To do
Find the word "vias" in the data, then copy each line where it is found.

(Extracted data entries)
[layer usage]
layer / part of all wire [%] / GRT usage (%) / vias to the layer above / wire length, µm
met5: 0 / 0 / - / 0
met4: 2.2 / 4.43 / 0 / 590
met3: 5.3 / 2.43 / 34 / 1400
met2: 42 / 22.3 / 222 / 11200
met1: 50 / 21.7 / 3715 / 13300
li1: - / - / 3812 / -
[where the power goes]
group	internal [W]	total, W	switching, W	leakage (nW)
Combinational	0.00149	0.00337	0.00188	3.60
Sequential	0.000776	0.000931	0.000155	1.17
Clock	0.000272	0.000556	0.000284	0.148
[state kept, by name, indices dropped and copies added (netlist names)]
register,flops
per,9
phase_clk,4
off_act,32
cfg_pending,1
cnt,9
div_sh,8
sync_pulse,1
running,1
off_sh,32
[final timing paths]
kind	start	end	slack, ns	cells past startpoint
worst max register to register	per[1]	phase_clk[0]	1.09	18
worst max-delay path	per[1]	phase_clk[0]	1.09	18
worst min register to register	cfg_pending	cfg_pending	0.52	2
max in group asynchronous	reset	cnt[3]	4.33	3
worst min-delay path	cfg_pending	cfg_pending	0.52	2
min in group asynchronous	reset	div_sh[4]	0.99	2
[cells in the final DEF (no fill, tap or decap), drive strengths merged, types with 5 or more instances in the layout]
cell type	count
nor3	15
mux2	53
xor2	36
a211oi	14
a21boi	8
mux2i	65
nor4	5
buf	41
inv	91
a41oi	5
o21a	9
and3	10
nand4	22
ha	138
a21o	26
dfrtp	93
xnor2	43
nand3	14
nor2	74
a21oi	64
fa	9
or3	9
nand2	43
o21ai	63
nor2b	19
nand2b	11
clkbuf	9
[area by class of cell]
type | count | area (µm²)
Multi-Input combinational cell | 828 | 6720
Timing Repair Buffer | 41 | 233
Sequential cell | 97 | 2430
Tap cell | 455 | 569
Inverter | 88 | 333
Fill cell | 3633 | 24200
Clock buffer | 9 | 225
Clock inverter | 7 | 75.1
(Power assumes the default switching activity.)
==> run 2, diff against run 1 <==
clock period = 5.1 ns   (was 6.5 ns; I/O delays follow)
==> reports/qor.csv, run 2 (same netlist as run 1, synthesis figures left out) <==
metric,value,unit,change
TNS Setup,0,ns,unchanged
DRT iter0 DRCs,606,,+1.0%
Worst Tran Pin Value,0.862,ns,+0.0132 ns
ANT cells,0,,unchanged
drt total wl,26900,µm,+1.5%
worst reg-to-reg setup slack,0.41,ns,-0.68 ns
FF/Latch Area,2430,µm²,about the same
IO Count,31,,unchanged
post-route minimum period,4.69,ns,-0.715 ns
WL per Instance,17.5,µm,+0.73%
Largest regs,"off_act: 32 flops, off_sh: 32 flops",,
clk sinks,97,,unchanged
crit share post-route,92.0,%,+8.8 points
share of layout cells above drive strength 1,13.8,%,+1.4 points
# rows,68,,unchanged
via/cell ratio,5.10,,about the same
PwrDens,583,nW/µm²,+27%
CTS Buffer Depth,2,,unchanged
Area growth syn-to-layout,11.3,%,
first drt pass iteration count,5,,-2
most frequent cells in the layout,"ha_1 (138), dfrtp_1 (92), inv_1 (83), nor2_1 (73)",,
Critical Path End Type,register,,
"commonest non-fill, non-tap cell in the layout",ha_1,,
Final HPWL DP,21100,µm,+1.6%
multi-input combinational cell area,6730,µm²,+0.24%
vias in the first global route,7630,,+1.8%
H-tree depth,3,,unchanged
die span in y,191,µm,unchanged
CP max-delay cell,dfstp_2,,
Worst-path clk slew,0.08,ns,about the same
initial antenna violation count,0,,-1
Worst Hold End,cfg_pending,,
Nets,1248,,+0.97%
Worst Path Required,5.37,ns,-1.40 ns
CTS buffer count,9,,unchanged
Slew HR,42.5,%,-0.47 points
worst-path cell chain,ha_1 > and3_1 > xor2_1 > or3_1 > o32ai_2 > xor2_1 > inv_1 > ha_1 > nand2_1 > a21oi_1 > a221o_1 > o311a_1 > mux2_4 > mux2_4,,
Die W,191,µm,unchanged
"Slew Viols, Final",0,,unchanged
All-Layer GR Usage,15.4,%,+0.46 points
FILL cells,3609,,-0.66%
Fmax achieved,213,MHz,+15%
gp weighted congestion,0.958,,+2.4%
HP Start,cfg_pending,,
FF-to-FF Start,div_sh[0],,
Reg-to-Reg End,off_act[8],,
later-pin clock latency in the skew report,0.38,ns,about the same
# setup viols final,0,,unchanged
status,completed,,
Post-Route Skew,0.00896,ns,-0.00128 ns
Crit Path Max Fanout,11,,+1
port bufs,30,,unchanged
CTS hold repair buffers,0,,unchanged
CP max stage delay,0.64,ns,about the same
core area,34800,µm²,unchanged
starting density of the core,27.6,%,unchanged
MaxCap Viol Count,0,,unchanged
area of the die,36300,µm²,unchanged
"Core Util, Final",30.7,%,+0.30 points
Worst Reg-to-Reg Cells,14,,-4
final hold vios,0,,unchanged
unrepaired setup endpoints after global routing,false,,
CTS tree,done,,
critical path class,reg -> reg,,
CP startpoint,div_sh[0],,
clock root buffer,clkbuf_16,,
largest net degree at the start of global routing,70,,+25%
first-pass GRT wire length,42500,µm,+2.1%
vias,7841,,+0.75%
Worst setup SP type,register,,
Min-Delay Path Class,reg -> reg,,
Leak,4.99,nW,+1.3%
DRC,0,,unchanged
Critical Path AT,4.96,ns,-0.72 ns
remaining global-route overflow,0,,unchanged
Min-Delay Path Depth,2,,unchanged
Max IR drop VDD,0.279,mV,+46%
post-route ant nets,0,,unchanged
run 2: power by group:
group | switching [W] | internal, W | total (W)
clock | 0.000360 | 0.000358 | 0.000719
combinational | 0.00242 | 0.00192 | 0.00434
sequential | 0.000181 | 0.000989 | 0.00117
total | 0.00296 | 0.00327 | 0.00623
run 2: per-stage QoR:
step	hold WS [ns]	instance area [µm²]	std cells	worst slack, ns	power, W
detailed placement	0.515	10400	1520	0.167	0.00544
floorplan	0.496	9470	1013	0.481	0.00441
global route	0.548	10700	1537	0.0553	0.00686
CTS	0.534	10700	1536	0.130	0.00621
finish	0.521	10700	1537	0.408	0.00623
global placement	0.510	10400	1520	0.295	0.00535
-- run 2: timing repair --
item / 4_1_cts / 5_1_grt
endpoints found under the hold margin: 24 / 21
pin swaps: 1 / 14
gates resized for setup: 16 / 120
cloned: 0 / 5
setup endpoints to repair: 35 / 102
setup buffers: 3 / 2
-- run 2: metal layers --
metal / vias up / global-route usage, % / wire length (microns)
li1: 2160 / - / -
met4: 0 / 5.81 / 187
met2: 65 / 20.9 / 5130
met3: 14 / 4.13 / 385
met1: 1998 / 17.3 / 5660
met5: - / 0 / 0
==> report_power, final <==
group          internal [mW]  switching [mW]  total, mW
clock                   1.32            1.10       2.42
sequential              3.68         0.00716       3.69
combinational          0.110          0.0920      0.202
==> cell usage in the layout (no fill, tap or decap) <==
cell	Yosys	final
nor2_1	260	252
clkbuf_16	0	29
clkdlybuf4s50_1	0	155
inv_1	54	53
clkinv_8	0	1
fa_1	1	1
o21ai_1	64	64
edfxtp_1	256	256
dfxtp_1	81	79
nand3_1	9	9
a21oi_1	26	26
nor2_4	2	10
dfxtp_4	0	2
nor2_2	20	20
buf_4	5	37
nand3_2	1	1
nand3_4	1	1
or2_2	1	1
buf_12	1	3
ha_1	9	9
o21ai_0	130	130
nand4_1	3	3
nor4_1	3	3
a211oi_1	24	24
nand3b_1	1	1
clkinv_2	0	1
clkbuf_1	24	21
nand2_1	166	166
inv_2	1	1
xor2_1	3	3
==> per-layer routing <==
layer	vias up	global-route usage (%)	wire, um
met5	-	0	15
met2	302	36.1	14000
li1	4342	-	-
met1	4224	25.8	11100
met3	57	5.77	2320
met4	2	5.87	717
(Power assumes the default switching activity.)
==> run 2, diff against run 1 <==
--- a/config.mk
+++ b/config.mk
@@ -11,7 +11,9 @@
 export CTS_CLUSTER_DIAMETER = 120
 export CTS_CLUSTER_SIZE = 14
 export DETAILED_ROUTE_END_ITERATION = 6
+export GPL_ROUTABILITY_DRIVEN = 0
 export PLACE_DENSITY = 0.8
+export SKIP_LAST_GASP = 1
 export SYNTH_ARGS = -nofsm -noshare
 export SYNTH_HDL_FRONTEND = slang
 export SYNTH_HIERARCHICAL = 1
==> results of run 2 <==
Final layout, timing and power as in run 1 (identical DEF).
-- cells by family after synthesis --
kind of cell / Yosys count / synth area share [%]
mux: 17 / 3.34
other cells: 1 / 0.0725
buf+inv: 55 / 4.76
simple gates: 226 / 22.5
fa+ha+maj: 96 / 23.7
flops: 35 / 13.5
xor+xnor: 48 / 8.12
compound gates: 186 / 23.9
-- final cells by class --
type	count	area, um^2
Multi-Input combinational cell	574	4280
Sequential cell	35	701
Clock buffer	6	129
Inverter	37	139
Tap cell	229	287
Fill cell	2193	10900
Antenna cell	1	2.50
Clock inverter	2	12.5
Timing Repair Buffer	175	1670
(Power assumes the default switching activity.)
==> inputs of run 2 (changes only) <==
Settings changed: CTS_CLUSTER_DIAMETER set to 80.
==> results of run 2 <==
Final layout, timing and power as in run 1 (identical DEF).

Finished task
layer / part of all wire [%] / GRT usage (%) / vias to the layer above / wire length, µm
vias in the first global route,7630,,+1.8%
vias,7841,,+0.75%
metal / vias up / global-route usage, % / wire length (microns)
layer	vias up	global-route usage (%)	wire, um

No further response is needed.